CoolingMap

Creation of a building-specific cadastre for the analysis and forecasting of cooling requirements in exemplary urban regions of Germany using AI image recognition, building modeling, neural networks, and geoinformatics.

CoolingMap aims to develop a building-level cooling cadastre that forecasts future cooling loads and complements municipal heat and energy planning with the missing cooling perspective. UdK Berlin, HFT Stuttgart, KIT, Enpageo, Buro Happold, and the cities of Stuttgart and Korbach are jointly developing a data-based model for simulating cooling demand. SimStadt will therefore be extended by a module for the building-specific determination of cooling energy demand and cooling loads. In addition to analysing current cooling demand in the pilot cities of Berlin, Stuttgart, and Korbach, the project will generate projections of future demand, taking into account climate scenarios, retrofitting measures, and adaptation strategies. For the first time, CoolingMap combines AI-supported building data analysis, geographic information systems, and energy simulations to forecast cooling demand. Its integration into the existing EnergyMap Berlin platform is intended to ensure nationwide transferability and applicability in municipal planning processes. Application scenarios will demonstrate how cooling demand can be reduced and met in a climate-neutral way through PV-supported cooling, urban greenery, night-time ventilation, and summer thermal protection.

HFT Stuttgart’s sub-project comprises the development, integration, and validation of the SimStadt-based workflow for the building-specific determination of cooling energy demand and cooling loads (WP 4), including thermal mass, coupling with PV roof effects and urban greenery evapotranspiration, and reference calculations using suitable third-party systems.

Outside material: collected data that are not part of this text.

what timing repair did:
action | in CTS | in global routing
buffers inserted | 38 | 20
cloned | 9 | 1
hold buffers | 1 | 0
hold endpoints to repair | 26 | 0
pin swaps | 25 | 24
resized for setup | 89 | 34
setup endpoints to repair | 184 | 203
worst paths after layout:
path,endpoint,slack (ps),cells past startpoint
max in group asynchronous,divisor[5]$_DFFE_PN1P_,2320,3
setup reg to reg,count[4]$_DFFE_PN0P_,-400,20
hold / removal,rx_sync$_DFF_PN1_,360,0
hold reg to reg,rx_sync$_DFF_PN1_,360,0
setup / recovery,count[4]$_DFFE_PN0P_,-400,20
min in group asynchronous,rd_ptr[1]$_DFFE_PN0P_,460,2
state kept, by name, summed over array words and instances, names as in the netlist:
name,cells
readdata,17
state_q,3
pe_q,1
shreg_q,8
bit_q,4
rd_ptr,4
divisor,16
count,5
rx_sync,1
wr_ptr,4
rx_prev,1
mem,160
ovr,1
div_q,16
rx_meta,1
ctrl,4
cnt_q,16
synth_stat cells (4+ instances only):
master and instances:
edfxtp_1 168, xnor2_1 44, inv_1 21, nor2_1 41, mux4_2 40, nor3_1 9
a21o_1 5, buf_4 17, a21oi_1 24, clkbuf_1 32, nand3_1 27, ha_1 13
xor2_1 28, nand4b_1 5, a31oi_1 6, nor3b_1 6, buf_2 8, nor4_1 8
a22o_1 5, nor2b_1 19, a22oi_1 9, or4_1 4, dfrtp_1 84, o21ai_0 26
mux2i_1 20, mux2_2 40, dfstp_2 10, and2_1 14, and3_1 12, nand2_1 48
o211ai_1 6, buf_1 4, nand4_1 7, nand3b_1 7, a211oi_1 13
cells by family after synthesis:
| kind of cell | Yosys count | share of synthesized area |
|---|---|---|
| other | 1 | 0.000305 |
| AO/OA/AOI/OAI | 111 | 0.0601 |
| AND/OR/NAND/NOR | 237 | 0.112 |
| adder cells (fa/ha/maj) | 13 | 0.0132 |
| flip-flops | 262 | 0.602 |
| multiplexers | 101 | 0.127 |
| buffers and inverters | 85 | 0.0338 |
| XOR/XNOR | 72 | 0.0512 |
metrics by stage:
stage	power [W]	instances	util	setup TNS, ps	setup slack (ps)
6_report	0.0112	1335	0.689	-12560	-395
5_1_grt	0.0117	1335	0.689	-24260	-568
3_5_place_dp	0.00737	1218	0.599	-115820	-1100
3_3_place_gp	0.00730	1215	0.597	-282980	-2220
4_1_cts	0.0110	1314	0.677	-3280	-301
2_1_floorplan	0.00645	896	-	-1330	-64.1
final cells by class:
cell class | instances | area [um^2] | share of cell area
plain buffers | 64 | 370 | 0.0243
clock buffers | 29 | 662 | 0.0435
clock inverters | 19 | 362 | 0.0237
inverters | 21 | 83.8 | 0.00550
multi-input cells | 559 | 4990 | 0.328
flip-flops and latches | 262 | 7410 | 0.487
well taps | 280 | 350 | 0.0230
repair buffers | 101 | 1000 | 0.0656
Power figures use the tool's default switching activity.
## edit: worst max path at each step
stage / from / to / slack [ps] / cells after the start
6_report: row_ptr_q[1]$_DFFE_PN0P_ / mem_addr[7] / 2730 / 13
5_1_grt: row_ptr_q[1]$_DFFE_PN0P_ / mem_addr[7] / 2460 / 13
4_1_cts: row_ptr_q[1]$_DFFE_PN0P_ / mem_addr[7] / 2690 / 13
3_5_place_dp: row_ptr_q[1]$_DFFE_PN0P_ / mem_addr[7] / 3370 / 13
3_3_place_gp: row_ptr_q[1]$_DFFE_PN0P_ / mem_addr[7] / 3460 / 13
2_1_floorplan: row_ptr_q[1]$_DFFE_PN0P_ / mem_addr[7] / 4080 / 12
**config.mk**
```make
export PLATFORM = sky130hd
export DESIGN_NAME = multu_sequencer_flat
export DESIGN_NICKNAME = d
export VERILOG_FILES = /design/src/rtl/multu_seq_pkg.sv /design/src/rtl/multu_sequencer_if.sv /design/src/rtl/multu_shift_add_dp.sv /design/src/rtl/multu_sequencer.sv /design/src/flat_wrapper.sv
export SDC_FILE = /design/constraint.sdc
export NUM_CORES = 1
export LEC_CHECK = 0
export ABC_AREA = 1
export ABC_CLOCK_PERIOD_IN_PS = 4900
export BUFFER_PORTS_ARGS = -buffer_cell sky130_fd_sc_hd__clkbuf_2
export CORE_UTILIZATION = 39
export DETAILED_ROUTE_END_ITERATION = 6
export GPL_TIMING_DRIVEN = 1
export SLEW_MARGIN = 10
export SYNTH_ARGS = -nofsm -noshare
export SYNTH_HDL_FRONTEND = slang
export SYNTH_SLANG_ARGS = --single-unit
```
**constraint.sdc**
```tcl
create_clock -name clk -period 4.9 [get_ports clk]
set_clock_uncertainty 0.1 [all_clocks]
set_input_delay 0.49 -clock clk [delete_from_list [all_inputs] [get_ports clk]]
set_output_delay 0.49 -clock clk [all_outputs]
set_load 0.005 [all_outputs]
```
**src/rtl/multu_seq_pkg.sv**
```systemverilog
// =============================================================================
// Module      : multu_seq_pkg
// Description : Request opcode encodings and FSM state encoding for the
//               sequential unsigned multiplier.
// Revision    : 1.0 - initial release
// =============================================================================
`default_nettype none

package multu_seq_pkg;

    localparam logic [1:0] OP_MULTU = 2'b00;
    localparam logic [1:0] OP_MFHI  = 2'b01;
    localparam logic [1:0] OP_MFLO  = 2'b10;
    localparam logic [1:0] OP_RSVD  = 2'b11;

    typedef enum logic [1:0] {
        IDLE   = 2'd0,
        MUL    = 2'd1,
        COMMIT = 2'd2
    } state_e;

endpackage

`default_nettype wire

```
**src/rtl/multu_sequencer_if.sv**
```systemverilog
// =============================================================================
// Module      : multu_sequencer_if
// Description : Request/response and result bus of the sequential multiplier.
// Revision    : 1.0 - initial release
// =============================================================================
`default_nettype none

interface multu_sequencer_if #(
    parameter int WIDTH = 32
);
    logic             req_valid;
    logic [1:0]       req_op;
    logic [WIDTH-1:0] dataA;
    logic [WIDTH-1:0] dataB;
    logic             req_ready;
    logic             rsp_valid;
    logic [WIDTH-1:0] rsp_data;
    logic [WIDTH-1:0] HiOut;
    logic [WIDTH-1:0] LoOut;
    logic             busy;

    modport master (
        output req_valid, req_op, dataA, dataB,
        input  req_ready, rsp_valid, rsp_data, HiOut, LoOut, busy
    );

    modport slave (
        input  req_valid, req_op, dataA, dataB,
        output req_ready, rsp_valid, rsp_data, HiOut, LoOut, busy
    );
endinterface

`default_nettype wire

```
**src/rtl/multu_shift_add_dp.sv**
```systemverilog
// =============================================================================
// Module      : multu_shift_add_dp
// Description : Shift-add datapath, one multiplier bit per step.
//               MULTU_SEQ_EARLY_EXIT_EN: o_last also fires once the remaining
//               multiplier bits are all zero.
// Revision    : 1.0 - initial release
// =============================================================================
`default_nettype none

module multu_shift_add_dp #(
    parameter int WIDTH = 32
) (
    input  wire logic               clk,
    input  wire logic               reset,
    input  wire logic               i_load,
    input  wire logic               i_step,
    input  wire logic [WIDTH-1:0]   i_a,
    input  wire logic [WIDTH-1:0]   i_b,
    output logic      [2*WIDTH-1:0] o_prod,
    output logic                    o_last
);
    localparam int CW = (WIDTH > 1) ? $clog2(WIDTH) : 1;
    localparam logic [CW-1:0] c_LAST_CNT = CW'(WIDTH - 1);

    logic [2*WIDTH-1:0] r_prod;
    logic [2*WIDTH-1:0] r_mcand;
    logic [WIDTH-1:0]   r_mplier;
    logic [CW-1:0]      r_cnt;

    always_ff @(posedge clk or negedge reset) begin
        if (!reset) begin
            r_prod   <= '0;
            r_mcand  <= '0;
            r_mplier <= '0;
            r_cnt    <= '0;
        end else if (i_load) begin
            r_prod   <= '0;
            r_mcand  <= {{WIDTH{1'b0}}, i_a};
            r_mplier <= i_b;
            r_cnt    <= '0;
        end else if (i_step) begin
            if (r_mplier[0]) begin
                r_prod <= r_prod + r_mcand;
            end
            r_mcand  <= r_mcand << 1;
            r_mplier <= r_mplier >> 1;
            r_cnt    <= r_cnt + 1'b1;
        end
    end

    // Flags the step currently being taken as the final one.
`ifdef MULTU_SEQ_EARLY_EXIT_EN
    assign o_last = (r_cnt == c_LAST_CNT) || (r_mplier[WIDTH-1:1] == '0);
`else
    assign o_last = (r_cnt == c_LAST_CNT);
`endif

    assign o_prod = r_prod;

endmodule

`default_nettype wire

```
**src/rtl/multu_sequencer.sv**
```systemverilog
// =============================================================================
// Module      : multu_sequencer
// Description : Sequential unsigned multiplier with Hi/Lo result registers and
//               MFHI/MFLO read requests. Optional MULTU_SEQ_EARLY_EXIT_EN.
// Revision    : 1.0 - initial release
// =============================================================================
`default_nettype none

module multu_sequencer
    import multu_seq_pkg::*;
#(
    parameter int WIDTH = 32
) (
    input  wire logic         clk,
    input  wire logic         reset,
    multu_sequencer_if.slave  bus
);
    localparam logic [1:0] S_IDLE   = IDLE;
    localparam logic [1:0] S_MUL    = MUL;
    localparam logic [1:0] S_COMMIT = COMMIT;

    logic [1:0]         r_state;
    logic [WIDTH-1:0]   r_hi;
    logic [WIDTH-1:0]   r_lo;
    logic               r_rsp_valid;
    logic [WIDTH-1:0]   r_rsp_data;

    logic               w_accept;
    logic               w_load;
    logic               w_last;
    logic [2*WIDTH-1:0] w_prod;

    assign w_accept = bus.req_valid && (r_state == S_IDLE);
    assign w_load   = w_accept && (bus.req_op == OP_MULTU);

    multu_shift_add_dp #(
        .WIDTH (WIDTH)
    ) u_dp (
        .clk    (clk),
        .reset  (reset),
        .i_load (w_load),
        .i_step (r_state == S_MUL),
        .i_a    (bus.dataA),
        .i_b    (bus.dataB),
        .o_prod (w_prod),
        .o_last (w_last)
    );

    always_ff @(posedge clk or negedge reset) begin
        if (!reset) begin
            r_state <= S_IDLE;
            r_hi    <= '0;
            r_lo    <= '0;
        end else begin
            case (r_state)
                S_IDLE: begin
                    if (w_load) begin
                        r_state <= S_MUL;
                    end
                end
                S_MUL: begin
                    if (w_last) begin
                        r_state <= S_COMMIT;
                    end
                end
                S_COMMIT: begin
                    r_hi    <= w_prod[2*WIDTH-1:WIDTH];
                    r_lo    <= w_prod[WIDTH-1:0];
                    r_state <= S_IDLE;
                end
                default: r_state <= S_IDLE;
            endcase
        end
    end

    // rsp_data keeps its last value; only rsp_valid is a pulse.
    always_ff @(posedge clk or negedge reset) begin
        if (!reset) begin
            r_rsp_valid <= 1'b0;
            r_rsp_data  <= '0;
        end else begin
            r_rsp_valid <= 1'b0;
            if (w_accept && (bus.req_op == OP_MFHI)) begin
                r_rsp_valid <= 1'b1;
                r_rsp_data  <= r_hi;
            end else if (w_accept && (bus.req_op == OP_MFLO)) begin
                r_rsp_valid <= 1'b1;
                r_rsp_data  <= r_lo;
            end
        end
    end

    assign bus.req_ready = (r_state == S_IDLE);
    assign bus.busy      = (r_state != S_IDLE);
    assign bus.rsp_valid = r_rsp_valid;
    assign bus.rsp_data  = r_rsp_data;
    assign bus.HiOut     = r_hi;
    assign bus.LoOut     = r_lo;

endmodule

`default_nettype wire

```
**src/flat_wrapper.sv**
```systemverilog
// flat-port wrapper written by rule: the top's interface ports become plain ports
module multu_sequencer_flat import multu_seq_pkg::*;
#(
    parameter int WIDTH = 32
)
  (clk, reset, bus_req_valid, bus_req_op, bus_dataA, bus_dataB, bus_req_ready, bus_rsp_valid, bus_rsp_data, bus_HiOut, bus_LoOut, bus_busy);
  multu_sequencer_if #(.WIDTH(WIDTH)) bus_i ();
  input  wire logic clk;
  input  wire logic reset;
  input wire logic [$bits(bus_i.req_valid)-1:0] bus_req_valid;
  input wire logic [$bits(bus_i.req_op)-1:0] bus_req_op;
  input wire logic [$bits(bus_i.dataA)-1:0] bus_dataA;
  input wire logic [$bits(bus_i.dataB)-1:0] bus_dataB;
  output wire logic [$bits(bus_i.req_ready)-1:0] bus_req_ready;
  output wire logic [$bits(bus_i.rsp_valid)-1:0] bus_rsp_valid;
  output wire logic [$bits(bus_i.rsp_data)-1:0] bus_rsp_data;
  output wire logic [$bits(bus_i.HiOut)-1:0] bus_HiOut;
  output wire logic [$bits(bus_i.LoOut)-1:0] bus_LoOut;
  output wire logic [$bits(bus_i.busy)-1:0] bus_busy;
  assign bus_i.req_valid = bus_req_valid;
  assign bus_i.req_op = bus_req_op;
  assign bus_i.dataA = bus_dataA;
  assign bus_i.dataB = bus_dataB;
  assign bus_req_ready = bus_i.req_ready;
  assign bus_rsp_valid = bus_i.rsp_valid;
  assign bus_rsp_data = bus_i.rsp_data;
  assign bus_HiOut = bus_i.HiOut;
  assign bus_LoOut = bus_i.LoOut;
  assign bus_busy = bus_i.busy;
  multu_sequencer #(.WIDTH(WIDTH)) u_core (.clk(clk), .reset(reset), .bus(bus_i));
endmodule
```
==> impl_results.md <==
- Final TNS setup: 0 ns
- Initial antenna violation count: 1
- Die width: 205 um
- Worst skew pair latency: 0.59 ns
- Non-Filler Instances: 3065
- Synthesized instance count: 2365
- Largest family of logic cells by synthesized area: simple AND/OR/NAND/NOR gates
- Antenna-violating nets left: 0
- Status: finished clean
- Critical path data arrival time: 3.69 ns
- Max Used Layer: met5
- Initial core utilization: 0.395
- Antenna Cells: 0
- Required time of the critical path: 5.29 ns
- Core ar.: 0.0407 mm^2
- Seq/Total Area, Yosys: 0.410
- Compound-gate portion of the synthesized area: 0.117
- Fmax: 0.303 GHz
- Final setup vio count: 0
- CTS resizes: 0
- CTS max path bufs: 3
- Worst rel slew slack: 0.182
- Critical path capture point type: register
- Die area: 0.0421 mm^2
- GPL Wtd Cong: 0.991
- Num CTS Buffers: 30
- Hold buffer count at cts: 1
- Filler instances: 4244
- Clock sinks: 264
- Clock Pin Slew Worst Setup and Hold Paths: 0.07 ns
- H-tree Lvls: 1
- CP Class: register to register
- Yosys cell types: 37
- Number of DRC markers in iteration 0: 1277
- Crit-path max FO: 54
- Hold slack: 0.0265 ns
- Vias in the first global route: 14400
- Synth Area in Simple Gates: 0.298
- Slew @ Worst Pin: 1.22 ns
- Leak: 10.5 nW
- # DRC: 0
- CTS tree: yes
- Period utilisation layout: 0.675
- HP Class: primary input to register
- Placed insts: 3008
- Synthesized net count: 2500
- Final wirelength: 54400 um
- PnR worst setup slack: 1.59 ns
- Metal2 WL: 25300 um
- Die H: 205 um
- Share of cells above drive strength 1: 0.0975
- Mux share of post-synthesis cell area: 0.000699
- RSZ-0062 raised after global routing: no
- Number of max-slew violations in the final report: 0
- Max Cap Viol: 0
- Final Hold Vio Count: 0
- Post-Synth Adder-Cell Area: 0.0518
- R2r setup slk: 1.59 ns
- Peak VDD IR: 354 uV
- Worst setup slack after placement: 1.67 ns
- Startpoint Class: register
- Vias: 15300
- Drt first pass iters: 6
- Area growth from synthesis to layout: 14.8%
- Nets: 2644
- Postcts setup bufs: 0
- Clk root buf: clkbuf_16
- Largest net degree at the start of global routing: 98
- Metal3 WL: 2860 um
- Post-Synth XOR/XNOR Area: 0.00218
- Vias/cell: 5.00
- Period minus WS final: 3.31 ns
- YS warnings: 0
- Grt total ovfl: 0
- Syn avg cell area: 6.81 um^2
- Per-cell routed wire length: 17.7 um
- HPWL Detailed: 42100 um
- Register bit total from synthesis: 264
- Boundary Pins: 168
- FP Rows: 74
- Pwr dens: 530 mW/mm^2
- # port buffers: 167
- DRT met1 WL: 24800 um
- GRT Total Usage: 0.259
- Finished Core Util: 0.454
- Post-Syn Area: 0.0161 mm^2
- First-pass GRT wire length: 83300 um
### config.mk
export PLATFORM = sky130hd
export DESIGN_NAME = iram_loader
export DESIGN_NICKNAME = d
export VERILOG_FILES = /design/src/rtl/loader_pkg.sv /design/src/rtl/word_packer.sv /design/src/rtl/iram_loader.sv
export SDC_FILE = /design/constraint.sdc
export NUM_CORES = 1
export LEC_CHECK = 0
export ABC_CLOCK_PERIOD_IN_PS = 5900
export CAP_MARGIN = 20
export CORE_MARGIN = 8
export CORE_UTILIZATION = 45
export CTS_BUF_LIST = sky130_fd_sc_hd__clkbuf_8
export DETAILED_ROUTE_END_ITERATION = 8
export GPL_ROUTABILITY_DRIVEN = 0
export PLACE_DENSITY = 0.71
export RECOVER_POWER = 100
export SYNTH_ARGS = -nofsm -noshare
export SYNTH_HDL_FRONTEND = slang
export SYNTH_SLANG_ARGS = --single-unit
### constraint.sdc
create_clock -name clk_i -period 5.9 [get_ports clk_i]
set_input_delay 0.885 -clock clk_i [delete_from_list [all_inputs] [get_ports clk_i]]
set_output_delay 0.885 -clock clk_i [all_outputs]
set_load 0.03 [all_outputs]
### src/rtl/loader_pkg.sv
// Shared types and byte constants for the instruction RAM boot loader.
package loader_pkg;

    typedef enum logic [2:0] {
        S_IDLE,
        S_ADDR,
        S_LEN,
        S_DATA,
        S_RESP
    } state_t;

    localparam logic [7:0] CMD_LOAD = 8'h01;
    localparam logic [7:0] CMD_RUN  = 8'h02;
    localparam logic [7:0] CMD_HALT = 8'h03;

    localparam logic [7:0] ST_OK  = 8'h4F;
    localparam logic [7:0] ST_ERR = 8'h45;

endpackage

### src/rtl/word_packer.sv
// Assembles little-endian bytes into RAM words and issues one write strobe per word.
module word_packer #(
    parameter int unsigned XLEN = 32
) (
    input  logic            clk_i,
    input  logic            rst_n_i,
    input  logic            clear_i,
    input  logic            byte_valid_i,
    input  logic [7:0]      byte_i,
    input  logic            last_i,
    input  logic [XLEN-1:0] addr_i,
    output logic            full_c,
    output logic            wr_en_o,
    output logic [XLEN-1:0] wr_addr_o,
    output logic [XLEN-1:0] wr_data_o,
    output logic [3:0]      wr_byte_en_o
);

    logic [1:0]      lane_q;
    logic [XLEN-1:0] data_q;
    logic [3:0]      be_q;
    logic [XLEN-1:0] data_nx;
    logic [3:0]      be_nx;
    logic            flush;

    logic            wr_en_q;
    logic [XLEN-1:0] wr_addr_q;
    logic [XLEN-1:0] wr_data_q;
    logic [3:0]      wr_be_q;

    assign full_c = (lane_q == 2'd3);
    assign flush  = byte_valid_i && (full_c || last_i);

    // Merge the incoming byte into its lane
    always_comb begin
        data_nx = data_q;
        be_nx   = be_q;
        data_nx[8*lane_q +: 8] = byte_i;
        be_nx[lane_q]          = 1'b1;
    end

    // Lane accumulation and registered write port
    always_ff @(posedge clk_i) begin
        if (!rst_n_i) begin
            lane_q    <= '0;
            data_q    <= '0;
            be_q      <= '0;
            wr_en_q   <= 1'b0;
            wr_addr_q <= '0;
            wr_data_q <= '0;
            wr_be_q   <= '0;
        end else begin
            wr_en_q <= 1'b0;
            if (clear_i) begin
                lane_q <= '0;
                data_q <= '0;
                be_q   <= '0;
            end else if (flush) begin
                wr_en_q   <= 1'b1;
                wr_addr_q <= addr_i;
                wr_data_q <= data_nx;
                wr_be_q   <= be_nx;
                lane_q    <= '0;
                data_q    <= '0;
                be_q      <= '0;
            end else if (byte_valid_i) begin
                lane_q <= lane_q + 2'd1;
                data_q <= data_nx;
                be_q   <= be_nx;
            end
        end
    end

    assign wr_en_o      = wr_en_q;
    assign wr_addr_o    = wr_addr_q;
    assign wr_data_o    = wr_data_q;
    assign wr_byte_en_o = wr_be_q;

endmodule

### src/rtl/iram_loader.sv
// Boot-time loader: decodes UART command frames, fills instruction RAM, controls core reset.
module iram_loader
    import loader_pkg::*;
#(
    parameter int unsigned XLEN     = 32,
    parameter int unsigned IRAM_AW  = 14,
    parameter int unsigned TIMEOUT  = 1000000,
    parameter int unsigned BOOT_RUN = 0
) (
    input  logic            clk_i,
    input  logic            rst_n_i,
    input  logic [7:0]      rx_data_i,
    input  logic            rx_valid_i,
    output logic [7:0]      tx_data_o,
    output logic            tx_valid_o,
    input  logic            tx_ready_i,
    output logic            iram_wr_en_o,
    output logic [XLEN-1:0] iram_wr_addr_o,
    output logic [XLEN-1:0] iram_wr_data_o,
    output logic [3:0]      iram_wr_byte_en_o,
    output logic            cpu_rst_n_o,
    output logic            busy_o
);

    localparam int unsigned TMO_W = $clog2(TIMEOUT + 1);
    localparam int unsigned EW    = XLEN + 1;
    localparam logic [EW-1:0] IRAM_BYTES = EW'(1) << IRAM_AW;

    state_t            state_q, state_d;
    logic [1:0]        cnt_q, cnt_d;
    logic [XLEN-1:0]   addr_q, addr_d;
    logic [XLEN-1:0]   len_q, len_d;
    logic [XLEN-1:0]   rem_q, rem_d;
    logic [TMO_W-1:0]  tmo_q, tmo_d;
    logic [7:0]        tx_data_q, tx_data_d;
    logic              tx_valid_q, tx_valid_d;
    logic              cpu_rst_n_q, cpu_rst_n_d;
    logic              busy_q, busy_d;

    logic              pk_valid;
    logic              pk_last;
    logic              pk_clear;
    logic              pk_full_c;
    logic              tmo_hit;
    logic [XLEN-1:0]   len_full;

    assign tmo_hit  = (tmo_q == TMO_W'(TIMEOUT - 1));
    assign len_full = {rx_data_i, len_q[XLEN-1:8]};

    // State and datapath registers
    always_ff @(posedge clk_i) begin
        if (!rst_n_i) begin
            state_q     <= S_IDLE;
            cnt_q       <= '0;
            addr_q      <= '0;
            len_q       <= '0;
            rem_q       <= '0;
            tmo_q       <= '0;
            tx_data_q   <= '0;
            tx_valid_q  <= 1'b0;
            cpu_rst_n_q <= (BOOT_RUN != 0);
            busy_q      <= 1'b0;
        end else begin
            state_q     <= state_d;
            cnt_q       <= cnt_d;
            addr_q      <= addr_d;
            len_q       <= len_d;
            rem_q       <= rem_d;
            tmo_q       <= tmo_d;
            tx_data_q   <= tx_data_d;
            tx_valid_q  <= tx_valid_d;
            cpu_rst_n_q <= cpu_rst_n_d;
            busy_q      <= busy_d;
        end
    end

    // Frame decode, length checks, timeout and response sequencing
    always_comb begin
        state_d     = state_q;
        cnt_d       = cnt_q;
        addr_d      = addr_q;
        len_d       = len_q;
        rem_d       = rem_q;
        tmo_d       = tmo_q;
        tx_data_d   = tx_data_q;
        cpu_rst_n_d = cpu_rst_n_q;
        pk_valid    = 1'b0;
        pk_last     = 1'b0;
        pk_clear    = 1'b0;

        case (state_q)
            S_IDLE: begin
                tmo_d = '0;
                cnt_d = '0;
                if (rx_valid_i) begin
                    case (rx_data_i)
                        CMD_LOAD: begin
                            cpu_rst_n_d = 1'b0;
                            pk_clear    = 1'b1;
                            state_d     = S_ADDR;
                        end
                        CMD_RUN: begin
                            cpu_rst_n_d = 1'b1;
                            tx_data_d   = ST_OK;
                            state_d     = S_RESP;
                        end
                        CMD_HALT: begin
                            cpu_rst_n_d = 1'b0;
                            tx_data_d   = ST_OK;
                            state_d     = S_RESP;
                        end
                        default: begin
                            tx_data_d = ST_ERR;
                            state_d   = S_RESP;
                        end
                    endcase
                end
            end

            S_ADDR: begin
                if (rx_valid_i) begin
                    addr_d = {rx_data_i, addr_q[XLEN-1:8]};
                    cnt_d  = cnt_q + 2'd1;
                    tmo_d  = '0;
                    if (cnt_q == 2'd3) begin
                        state_d = S_LEN;
                    end
                end else if (tmo_hit) begin
                    tx_data_d = ST_ERR;
                    state_d   = S_RESP;
                end else begin
                    tmo_d = tmo_q + TMO_W'(1);
                end
            end

            S_LEN: begin
                if (rx_valid_i) begin
                    len_d = len_full;
                    cnt_d = cnt_q + 2'd1;
                    tmo_d = '0;
                    if (cnt_q == 2'd3) begin
                        rem_d = len_full;
                        if (addr_q[1:0] != 2'b00) begin
                            tx_data_d = ST_ERR;
                            state_d   = S_RESP;
                        end else if ((EW'(addr_q) + EW'(len_full)) > IRAM_BYTES) begin
                            tx_data_d = ST_ERR;
                            state_d   = S_RESP;
                        end else if (len_full == '0) begin
                            tx_data_d = ST_OK;
                            state_d   = S_RESP;
                        end else begin
                            state_d = S_DATA;
                        end
                    end
                end else if (tmo_hit) begin
                    tx_data_d = ST_ERR;
                    state_d   = S_RESP;
                end else begin
                    tmo_d = tmo_q + TMO_W'(1);
                end
            end

            S_DATA: begin
                // rem_q reaches zero on the cycle the final strobe is on the port
                if (rem_q == '0) begin
                    tx_data_d = ST_OK;
                    state_d   = S_RESP;
                end else if (rx_valid_i) begin
                    pk_valid = 1'b1;
                    pk_last  = (rem_q == XLEN'(1));
                    rem_d    = rem_q - XLEN'(1);
                    tmo_d    = '0;
                    if (pk_full_c || pk_last) begin
                        addr_d = addr_q + XLEN'(4);
                    end
                end else if (tmo_hit) begin
                    pk_clear  = 1'b1;
                    tx_data_d = ST_ERR;
                    state_d   = S_RESP;
                end else begin
                    tmo_d = tmo_q + TMO_W'(1);
                end
            end

            S_RESP: begin
                if (tx_ready_i) begin
                    state_d = S_IDLE;
                end
            end

            default: state_d = S_IDLE;
        endcase

        tx_valid_d = (state_d == S_RESP);
        busy_d     = (state_d != S_IDLE);
    end

    word_packer #(
        .XLEN (XLEN)
    ) u_packer (
        .clk_i        (clk_i),
        .rst_n_i      (rst_n_i),
        .clear_i      (pk_clear),
        .byte_valid_i (pk_valid),
        .byte_i       (rx_data_i),
        .last_i       (pk_last),
        .addr_i       (addr_q),
        .full_c       (pk_full_c),
        .wr_en_o      (iram_wr_en_o),
        .wr_addr_o    (iram_wr_addr_o),
        .wr_data_o    (iram_wr_data_o),
        .wr_byte_en_o (iram_wr_byte_en_o)
    );

    assign tx_data_o   = tx_data_q;
    assign tx_valid_o  = tx_valid_q;
    assign cpu_rst_n_o = cpu_rst_n_q;
    assign busy_o      = busy_q;

endmodule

CoolingMap will be developed, tested, and evaluated in seven work packages. WP 1 defines the requirements. WP 2 establishes an interoperable data infrastructure. WP 3 generates data on existing cooling infrastructure and analyses building characteristics such as building age and façade features using AI-based image recognition. This will map and quantify the stock of cooling systems at city level, allowing the theoretically modelled cooling demand to be complemented by installed capacity at building level. WP 4 develops and validates the cooling demand forecasting model. The analyses focus on residential and office buildings and on building-physics-related cooling demand, excluding process cooling. WP 5 investigates the effects of the urban heat island under current and future climate conditions on cooling demand and induced additional electricity demand. WP 6 develops a freely accessible web application to visualise cooling demand and scenarios at municipal and regional level. WP 7 covers knowledge exchange, public engagement, and project coordination.

CoolingMap is developing an intuitive web tool for the building-specific determination of cooling demand. Beyond the project, application scenarios include municipal cooling planning, targeted incentive, funding, or sales programmes, and the expansion of CoolingMap into a nationwide cooling and heating cadastre in a follow-up project. Building on the web application and workflows developed, Enpageo and Buro Happold are expected to develop new products and services, opening up prospects for commercial use. Enpageo is willing to assume responsibility for continued operation and maintenance beyond the project duration and to keep the platform freely accessible. Identification of cooling demand and the need for cooling networks will help target neighbourhoods and develop suitable energy concepts.